Given information: Begin

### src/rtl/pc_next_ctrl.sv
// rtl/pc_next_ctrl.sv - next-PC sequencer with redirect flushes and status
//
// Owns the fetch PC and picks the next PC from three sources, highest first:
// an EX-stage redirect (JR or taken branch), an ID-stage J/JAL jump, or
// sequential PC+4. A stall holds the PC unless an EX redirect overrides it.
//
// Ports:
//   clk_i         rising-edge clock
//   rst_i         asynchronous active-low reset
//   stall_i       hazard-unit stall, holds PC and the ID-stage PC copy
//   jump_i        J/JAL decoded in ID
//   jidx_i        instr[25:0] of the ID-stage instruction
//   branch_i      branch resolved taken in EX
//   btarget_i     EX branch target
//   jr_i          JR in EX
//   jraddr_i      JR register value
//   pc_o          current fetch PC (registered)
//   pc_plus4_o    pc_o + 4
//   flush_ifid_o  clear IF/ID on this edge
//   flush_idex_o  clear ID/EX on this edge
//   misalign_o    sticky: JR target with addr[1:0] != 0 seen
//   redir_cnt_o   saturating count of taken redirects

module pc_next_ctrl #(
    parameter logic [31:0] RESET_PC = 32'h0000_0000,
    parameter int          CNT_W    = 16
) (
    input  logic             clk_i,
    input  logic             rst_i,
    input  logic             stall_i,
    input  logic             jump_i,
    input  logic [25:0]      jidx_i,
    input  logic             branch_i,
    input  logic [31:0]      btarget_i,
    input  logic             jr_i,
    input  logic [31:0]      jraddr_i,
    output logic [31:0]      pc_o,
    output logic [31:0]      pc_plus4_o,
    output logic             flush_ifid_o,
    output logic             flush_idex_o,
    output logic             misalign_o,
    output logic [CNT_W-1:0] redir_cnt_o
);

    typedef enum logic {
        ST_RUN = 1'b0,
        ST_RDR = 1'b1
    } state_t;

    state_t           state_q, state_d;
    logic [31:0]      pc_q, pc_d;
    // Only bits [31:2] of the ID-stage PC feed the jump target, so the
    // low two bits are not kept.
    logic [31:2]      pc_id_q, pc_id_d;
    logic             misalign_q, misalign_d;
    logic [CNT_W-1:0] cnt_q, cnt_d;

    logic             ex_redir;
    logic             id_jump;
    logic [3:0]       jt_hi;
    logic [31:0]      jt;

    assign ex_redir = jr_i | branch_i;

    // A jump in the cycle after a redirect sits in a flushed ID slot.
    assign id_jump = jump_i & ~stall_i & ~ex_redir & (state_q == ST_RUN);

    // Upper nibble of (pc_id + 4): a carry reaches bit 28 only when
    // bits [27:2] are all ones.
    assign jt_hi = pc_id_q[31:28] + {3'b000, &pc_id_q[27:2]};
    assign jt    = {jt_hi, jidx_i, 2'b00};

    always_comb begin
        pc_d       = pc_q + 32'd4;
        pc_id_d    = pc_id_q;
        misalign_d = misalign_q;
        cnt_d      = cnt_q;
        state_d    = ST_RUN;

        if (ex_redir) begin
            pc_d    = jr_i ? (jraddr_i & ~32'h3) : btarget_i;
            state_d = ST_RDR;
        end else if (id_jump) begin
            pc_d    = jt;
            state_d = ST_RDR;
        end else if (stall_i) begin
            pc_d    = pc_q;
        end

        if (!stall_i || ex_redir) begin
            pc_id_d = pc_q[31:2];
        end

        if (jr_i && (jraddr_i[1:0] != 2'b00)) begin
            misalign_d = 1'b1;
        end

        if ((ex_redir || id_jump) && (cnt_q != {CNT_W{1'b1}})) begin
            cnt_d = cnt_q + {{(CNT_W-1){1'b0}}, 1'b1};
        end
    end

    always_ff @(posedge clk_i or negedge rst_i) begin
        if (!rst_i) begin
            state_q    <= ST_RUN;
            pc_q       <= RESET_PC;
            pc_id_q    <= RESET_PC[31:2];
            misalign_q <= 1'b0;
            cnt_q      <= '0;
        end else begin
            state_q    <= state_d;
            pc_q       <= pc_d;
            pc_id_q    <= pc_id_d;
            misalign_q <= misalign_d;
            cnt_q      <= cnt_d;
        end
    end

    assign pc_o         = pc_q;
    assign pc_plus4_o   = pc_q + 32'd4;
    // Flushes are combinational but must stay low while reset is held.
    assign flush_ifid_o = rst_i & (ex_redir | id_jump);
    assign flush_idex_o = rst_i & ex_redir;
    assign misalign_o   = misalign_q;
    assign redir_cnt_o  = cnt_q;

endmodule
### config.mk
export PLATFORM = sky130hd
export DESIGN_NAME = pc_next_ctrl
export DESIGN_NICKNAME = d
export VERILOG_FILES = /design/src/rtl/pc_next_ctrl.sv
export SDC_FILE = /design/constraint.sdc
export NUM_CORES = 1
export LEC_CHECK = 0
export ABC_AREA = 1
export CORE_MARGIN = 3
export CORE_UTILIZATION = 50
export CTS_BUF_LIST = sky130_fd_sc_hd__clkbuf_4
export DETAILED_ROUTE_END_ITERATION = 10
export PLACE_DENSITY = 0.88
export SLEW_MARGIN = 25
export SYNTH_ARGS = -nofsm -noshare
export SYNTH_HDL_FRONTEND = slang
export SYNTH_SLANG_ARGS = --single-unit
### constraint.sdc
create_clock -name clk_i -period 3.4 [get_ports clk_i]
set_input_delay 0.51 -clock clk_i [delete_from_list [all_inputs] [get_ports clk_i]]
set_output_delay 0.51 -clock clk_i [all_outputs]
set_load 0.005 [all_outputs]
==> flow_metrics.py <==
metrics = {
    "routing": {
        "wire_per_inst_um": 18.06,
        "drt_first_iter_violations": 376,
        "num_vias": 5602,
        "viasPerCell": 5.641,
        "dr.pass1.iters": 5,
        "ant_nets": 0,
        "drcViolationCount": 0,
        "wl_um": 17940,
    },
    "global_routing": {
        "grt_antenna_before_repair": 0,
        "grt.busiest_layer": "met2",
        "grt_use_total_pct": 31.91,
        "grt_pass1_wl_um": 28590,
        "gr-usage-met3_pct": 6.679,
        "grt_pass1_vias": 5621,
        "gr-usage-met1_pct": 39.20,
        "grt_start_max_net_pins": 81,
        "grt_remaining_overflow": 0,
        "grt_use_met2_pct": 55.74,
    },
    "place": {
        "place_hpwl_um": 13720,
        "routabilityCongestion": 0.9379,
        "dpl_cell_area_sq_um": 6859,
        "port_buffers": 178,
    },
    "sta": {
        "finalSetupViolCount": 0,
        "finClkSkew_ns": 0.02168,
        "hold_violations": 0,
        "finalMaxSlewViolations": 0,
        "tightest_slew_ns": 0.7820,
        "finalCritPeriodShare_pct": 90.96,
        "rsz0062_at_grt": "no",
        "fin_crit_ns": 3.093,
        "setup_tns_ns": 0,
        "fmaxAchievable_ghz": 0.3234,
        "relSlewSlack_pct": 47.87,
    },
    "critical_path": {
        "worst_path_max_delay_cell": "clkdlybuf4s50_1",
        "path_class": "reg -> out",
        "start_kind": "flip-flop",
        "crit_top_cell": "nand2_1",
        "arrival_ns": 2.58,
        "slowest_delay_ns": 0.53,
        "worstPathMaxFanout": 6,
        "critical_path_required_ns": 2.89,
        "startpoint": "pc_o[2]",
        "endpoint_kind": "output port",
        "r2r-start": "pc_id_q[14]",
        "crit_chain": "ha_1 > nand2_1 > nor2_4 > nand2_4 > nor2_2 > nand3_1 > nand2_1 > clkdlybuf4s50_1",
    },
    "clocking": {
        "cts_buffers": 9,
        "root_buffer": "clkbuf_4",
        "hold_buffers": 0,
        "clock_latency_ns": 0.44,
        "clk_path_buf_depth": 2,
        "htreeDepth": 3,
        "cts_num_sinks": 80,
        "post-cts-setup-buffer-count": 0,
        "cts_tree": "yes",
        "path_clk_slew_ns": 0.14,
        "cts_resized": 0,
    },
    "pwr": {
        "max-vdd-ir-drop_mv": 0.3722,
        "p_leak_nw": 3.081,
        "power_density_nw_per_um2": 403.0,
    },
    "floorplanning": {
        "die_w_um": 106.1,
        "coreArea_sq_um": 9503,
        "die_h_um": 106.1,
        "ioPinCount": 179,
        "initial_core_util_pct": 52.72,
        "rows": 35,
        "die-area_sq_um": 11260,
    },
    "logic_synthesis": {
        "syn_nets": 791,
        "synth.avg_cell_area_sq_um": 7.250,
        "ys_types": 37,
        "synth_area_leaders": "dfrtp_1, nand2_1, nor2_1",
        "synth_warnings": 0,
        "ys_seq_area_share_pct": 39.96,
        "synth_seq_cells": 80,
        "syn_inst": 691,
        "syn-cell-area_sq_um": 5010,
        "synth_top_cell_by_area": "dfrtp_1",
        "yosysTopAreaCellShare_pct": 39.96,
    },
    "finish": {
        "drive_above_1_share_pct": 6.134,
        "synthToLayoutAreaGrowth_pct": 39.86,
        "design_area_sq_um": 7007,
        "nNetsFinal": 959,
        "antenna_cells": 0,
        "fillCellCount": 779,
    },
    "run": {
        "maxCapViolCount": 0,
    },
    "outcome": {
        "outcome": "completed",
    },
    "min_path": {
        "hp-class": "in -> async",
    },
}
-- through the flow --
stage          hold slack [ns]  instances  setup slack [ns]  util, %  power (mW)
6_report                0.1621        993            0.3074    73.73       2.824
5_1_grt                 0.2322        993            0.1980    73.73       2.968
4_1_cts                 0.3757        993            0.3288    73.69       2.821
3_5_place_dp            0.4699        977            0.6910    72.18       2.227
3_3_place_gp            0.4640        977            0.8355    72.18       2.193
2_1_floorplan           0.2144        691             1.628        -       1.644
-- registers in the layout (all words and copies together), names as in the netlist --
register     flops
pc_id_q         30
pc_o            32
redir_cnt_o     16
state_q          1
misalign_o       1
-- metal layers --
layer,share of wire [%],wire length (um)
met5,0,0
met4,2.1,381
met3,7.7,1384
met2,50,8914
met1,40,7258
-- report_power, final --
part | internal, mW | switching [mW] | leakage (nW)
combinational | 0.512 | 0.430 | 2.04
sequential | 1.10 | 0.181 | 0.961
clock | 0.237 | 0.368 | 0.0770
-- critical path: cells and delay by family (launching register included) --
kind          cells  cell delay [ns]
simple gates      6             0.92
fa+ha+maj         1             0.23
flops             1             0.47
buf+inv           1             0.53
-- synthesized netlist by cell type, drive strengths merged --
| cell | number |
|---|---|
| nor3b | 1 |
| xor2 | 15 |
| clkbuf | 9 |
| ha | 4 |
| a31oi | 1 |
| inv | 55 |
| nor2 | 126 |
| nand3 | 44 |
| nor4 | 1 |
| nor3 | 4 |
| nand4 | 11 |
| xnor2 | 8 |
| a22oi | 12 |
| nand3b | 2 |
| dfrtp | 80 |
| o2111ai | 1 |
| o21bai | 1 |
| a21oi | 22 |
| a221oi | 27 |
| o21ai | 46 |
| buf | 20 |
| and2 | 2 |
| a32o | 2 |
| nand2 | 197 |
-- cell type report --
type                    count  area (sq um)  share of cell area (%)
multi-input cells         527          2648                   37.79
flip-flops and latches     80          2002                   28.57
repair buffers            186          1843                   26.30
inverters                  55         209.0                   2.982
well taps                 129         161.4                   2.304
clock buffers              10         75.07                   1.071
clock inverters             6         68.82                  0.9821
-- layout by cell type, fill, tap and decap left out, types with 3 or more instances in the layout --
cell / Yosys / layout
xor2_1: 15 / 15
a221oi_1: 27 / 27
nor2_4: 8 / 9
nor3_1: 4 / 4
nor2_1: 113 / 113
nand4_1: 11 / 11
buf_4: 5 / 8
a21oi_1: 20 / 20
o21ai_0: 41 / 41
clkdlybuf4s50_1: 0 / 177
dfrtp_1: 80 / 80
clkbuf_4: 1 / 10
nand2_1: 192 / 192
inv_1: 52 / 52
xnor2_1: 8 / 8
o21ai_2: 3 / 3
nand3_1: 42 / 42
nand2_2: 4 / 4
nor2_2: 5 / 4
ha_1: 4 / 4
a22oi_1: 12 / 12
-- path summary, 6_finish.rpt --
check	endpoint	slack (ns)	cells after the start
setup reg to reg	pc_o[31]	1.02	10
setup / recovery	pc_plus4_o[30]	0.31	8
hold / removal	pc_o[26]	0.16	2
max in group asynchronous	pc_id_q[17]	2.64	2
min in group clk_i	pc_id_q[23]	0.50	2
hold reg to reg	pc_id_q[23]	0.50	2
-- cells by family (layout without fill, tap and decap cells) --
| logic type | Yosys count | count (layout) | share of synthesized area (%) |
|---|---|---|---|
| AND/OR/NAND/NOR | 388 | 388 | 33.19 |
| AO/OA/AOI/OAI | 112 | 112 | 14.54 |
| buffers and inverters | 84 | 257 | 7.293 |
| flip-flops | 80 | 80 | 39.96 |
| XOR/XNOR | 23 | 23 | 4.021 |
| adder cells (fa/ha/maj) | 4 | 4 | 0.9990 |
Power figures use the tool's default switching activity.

Given information: End
Given information: Begin

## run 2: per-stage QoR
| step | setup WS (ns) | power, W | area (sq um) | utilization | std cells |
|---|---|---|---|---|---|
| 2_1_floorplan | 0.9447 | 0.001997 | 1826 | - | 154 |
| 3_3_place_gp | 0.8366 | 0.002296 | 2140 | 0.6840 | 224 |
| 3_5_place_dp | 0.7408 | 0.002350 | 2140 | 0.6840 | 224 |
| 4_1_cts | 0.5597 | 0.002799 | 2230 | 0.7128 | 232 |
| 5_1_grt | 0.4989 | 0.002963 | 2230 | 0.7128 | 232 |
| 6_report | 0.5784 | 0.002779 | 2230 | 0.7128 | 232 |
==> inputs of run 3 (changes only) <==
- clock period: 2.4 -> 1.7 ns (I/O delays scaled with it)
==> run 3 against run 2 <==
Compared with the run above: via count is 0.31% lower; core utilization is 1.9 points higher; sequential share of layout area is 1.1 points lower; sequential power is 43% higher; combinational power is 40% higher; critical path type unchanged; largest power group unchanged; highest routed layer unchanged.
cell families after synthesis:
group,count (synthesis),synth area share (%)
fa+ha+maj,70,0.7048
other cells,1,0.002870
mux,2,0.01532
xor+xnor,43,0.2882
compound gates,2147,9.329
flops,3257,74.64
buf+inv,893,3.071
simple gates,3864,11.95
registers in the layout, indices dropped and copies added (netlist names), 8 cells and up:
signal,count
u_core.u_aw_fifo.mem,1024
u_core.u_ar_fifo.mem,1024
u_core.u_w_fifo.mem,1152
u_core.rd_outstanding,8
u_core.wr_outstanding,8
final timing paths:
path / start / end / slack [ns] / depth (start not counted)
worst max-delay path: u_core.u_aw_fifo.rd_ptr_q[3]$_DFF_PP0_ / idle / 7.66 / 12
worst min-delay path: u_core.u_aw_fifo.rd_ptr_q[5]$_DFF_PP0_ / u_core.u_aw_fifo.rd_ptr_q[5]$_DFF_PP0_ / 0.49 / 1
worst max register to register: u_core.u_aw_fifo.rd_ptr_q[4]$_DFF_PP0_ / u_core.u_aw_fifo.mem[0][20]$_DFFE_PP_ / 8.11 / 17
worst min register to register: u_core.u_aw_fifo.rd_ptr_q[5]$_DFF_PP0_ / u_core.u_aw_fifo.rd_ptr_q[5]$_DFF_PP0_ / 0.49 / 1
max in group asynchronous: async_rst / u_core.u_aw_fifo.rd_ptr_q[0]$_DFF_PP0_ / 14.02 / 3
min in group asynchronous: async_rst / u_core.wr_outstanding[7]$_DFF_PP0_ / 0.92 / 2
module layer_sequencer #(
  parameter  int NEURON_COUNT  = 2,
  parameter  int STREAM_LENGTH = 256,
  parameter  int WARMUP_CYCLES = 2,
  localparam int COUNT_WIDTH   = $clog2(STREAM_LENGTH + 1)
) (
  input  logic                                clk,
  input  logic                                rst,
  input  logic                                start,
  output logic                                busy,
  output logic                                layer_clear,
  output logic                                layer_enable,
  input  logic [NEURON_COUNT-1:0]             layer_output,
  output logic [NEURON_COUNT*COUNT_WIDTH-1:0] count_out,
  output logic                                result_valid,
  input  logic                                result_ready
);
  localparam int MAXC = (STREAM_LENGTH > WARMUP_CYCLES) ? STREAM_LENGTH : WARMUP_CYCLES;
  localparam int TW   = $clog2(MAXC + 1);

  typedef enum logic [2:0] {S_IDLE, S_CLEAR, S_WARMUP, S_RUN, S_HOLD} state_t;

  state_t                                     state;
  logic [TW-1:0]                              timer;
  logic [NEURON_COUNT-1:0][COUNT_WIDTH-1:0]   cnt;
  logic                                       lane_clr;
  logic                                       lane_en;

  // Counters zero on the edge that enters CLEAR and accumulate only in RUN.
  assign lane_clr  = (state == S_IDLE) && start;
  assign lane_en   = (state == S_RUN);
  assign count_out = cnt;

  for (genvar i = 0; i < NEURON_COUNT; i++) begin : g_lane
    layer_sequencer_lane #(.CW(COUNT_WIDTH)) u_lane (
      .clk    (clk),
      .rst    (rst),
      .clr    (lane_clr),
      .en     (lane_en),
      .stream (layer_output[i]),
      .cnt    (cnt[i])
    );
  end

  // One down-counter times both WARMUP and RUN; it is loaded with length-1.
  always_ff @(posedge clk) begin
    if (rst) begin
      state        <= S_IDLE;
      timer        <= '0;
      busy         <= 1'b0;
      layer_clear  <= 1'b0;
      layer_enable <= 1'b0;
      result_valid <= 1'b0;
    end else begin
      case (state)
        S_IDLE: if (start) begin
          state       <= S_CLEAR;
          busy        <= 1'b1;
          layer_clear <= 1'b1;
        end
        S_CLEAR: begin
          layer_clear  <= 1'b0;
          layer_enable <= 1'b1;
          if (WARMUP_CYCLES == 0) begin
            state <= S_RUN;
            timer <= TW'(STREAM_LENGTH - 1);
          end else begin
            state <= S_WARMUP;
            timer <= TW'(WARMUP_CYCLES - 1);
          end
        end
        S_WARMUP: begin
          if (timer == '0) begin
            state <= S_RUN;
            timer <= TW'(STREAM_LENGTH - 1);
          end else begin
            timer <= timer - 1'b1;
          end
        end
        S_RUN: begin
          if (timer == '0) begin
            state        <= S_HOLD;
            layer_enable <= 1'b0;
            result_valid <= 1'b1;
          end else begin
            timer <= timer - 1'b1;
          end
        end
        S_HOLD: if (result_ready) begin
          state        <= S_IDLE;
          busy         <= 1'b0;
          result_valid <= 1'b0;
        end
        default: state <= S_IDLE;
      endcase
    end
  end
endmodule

Given information: End

Assigned task ::
Given the records above, restate word for word only the lines starting at the one with "u_core.rd_outstanding,8" and ending at the one with "worst max-delay path: u_core.u_aw_fifo.rd_ptr_q[3]$_DFF_PP0_".

Output of the task ::
u_core.rd_outstanding,8
u_core.wr_outstanding,8
final timing paths:
path / start / end / slack [ns] / depth (start not counted)
worst max-delay path: u_core.u_aw_fifo.rd_ptr_q[3]$_DFF_PP0_ / idle / 7.66 / 12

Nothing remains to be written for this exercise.